The airport is situated approximately 220km/135m from the capital. And that was its main problem. While technically it was a good airport, with facilities to accommodate even the A380, it is too far from Madrid.

Madrid’s existing airport (Barajas) eventually got additional expansion work and other developments. This brought the too-distant Ciudad Real airport’s reason for being into doubt. And all this coincided with the 2008 financial crunch. The airport struggled on but failed in the spring of 2012, nearly six months after the last passenger flight left.

 

Ciudad Real’s rebirth

After years of sitting idle (the odd TV and film crew excepted), the airport eventually found a buyer. Ciudad Real would develop as an aircraft service and dismantling facility. It also sees use for general aviation aircraft and business jets. Some of these smaller aircraft carry visitors to local popular country estates, mainly for hunting. Not the kind of income source that can sustain such a large facility in itself.

Ciudad Real Airport Finds An Unorthodox Use

The airport site had plenty of space for service buildings and related facilities. It also had good space for parking, that would become necessary for storing aircraft for dismantling. But as soon as the pandemic hit, the airport got requests for storing operational aircraft. The aircraft that can’t fly in these difficult times, still need to be stored somewhere. And Europe doesn’t have vast desert spaces like those in the United States.

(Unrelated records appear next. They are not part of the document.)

--- config.mk ---
export PLATFORM = sky130hd
export DESIGN_NAME = controlador_pisca_leds
export DESIGN_NICKNAME = d
export VERILOG_FILES = /design/src/rtl/controlador_pisca_leds.sv
export SDC_FILE = /design/constraint.sdc
export NUM_CORES = 1
export LEC_CHECK = 0
export BUFFER_PORTS_ARGS = -buffer_cell sky130_fd_sc_hd__buf_2
export CAP_MARGIN = 30
export CELL_PAD_IN_SITES_DETAIL_PLACEMENT = 2
export CELL_PAD_IN_SITES_GLOBAL_PLACEMENT = 2
export CORE_ASPECT_RATIO = 0.75
export CORE_UTILIZATION = 39
export CTS_CLUSTER_SIZE = 20
export DETAILED_ROUTE_END_ITERATION = 16
export PLACE_DENSITY_LB_ADDON = 0.1
export SLEW_MARGIN = 20
export SYNTH_ARGS = -nofsm -noshare
export SYNTH_HDL_FRONTEND = slang
export SYNTH_SLANG_ARGS = --single-unit
--- constraint.sdc ---
create_clock -name clock -period 4.4 [get_ports clock]
set_input_delay 0.44 -clock clock [delete_from_list [all_inputs] [get_ports clock]]
set_output_delay 0.44 -clock clock [all_outputs]
set_load 0.05 [all_outputs]
--- src/rtl/flow_stats_pkg.sv ---
// Shared types for the flow statistics poller.
//   poll_state_t : sweep controller states
//   stat_entry_t : one exported statistic {flow, sum, last} at default widths
//   cnt_width()  : width needed to hold a counter value 0..max_val
package flow_stats_pkg;

  typedef enum logic [1:0] {
    IDLE = 2'd0,
    REQ  = 2'd1,
    WAIT = 2'd2,
    ADV  = 2'd3
  } poll_state_t;

  localparam int FLOW_W = 10;
  localparam int SUM_W  = 32;

  typedef struct packed {
    logic [FLOW_W-1:0] flow;
    logic [SUM_W-1:0]  sum;
    logic              last;
  } stat_entry_t;

  function automatic int cnt_width(input int max_val);
    return (max_val < 2) ? 1 : $clog2(max_val + 1);
  endfunction

  localparam int TIMEOUT_DEF = 15;
  localparam int TIMEOUT_W   = cnt_width(TIMEOUT_DEF);

endpackage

Ciudad Real aimed for the repair and logistics side of its business to bring 80% of its income. Currently though, 90% comes from parking. And the airport is profitable. It has 80 aircraft at the moment, but European airlines plan to ground more of them this winter. The same isn’t the case for many European airports. With income relying on aircraft movements, closed private airports have to struggle for survival.

Ciudad Real now hopes that its current income source will help them finish their longer-term projects. The crisis is far from over, but it looks like many airliners will continue to bask in the Spanish sun – on this and other airports as well.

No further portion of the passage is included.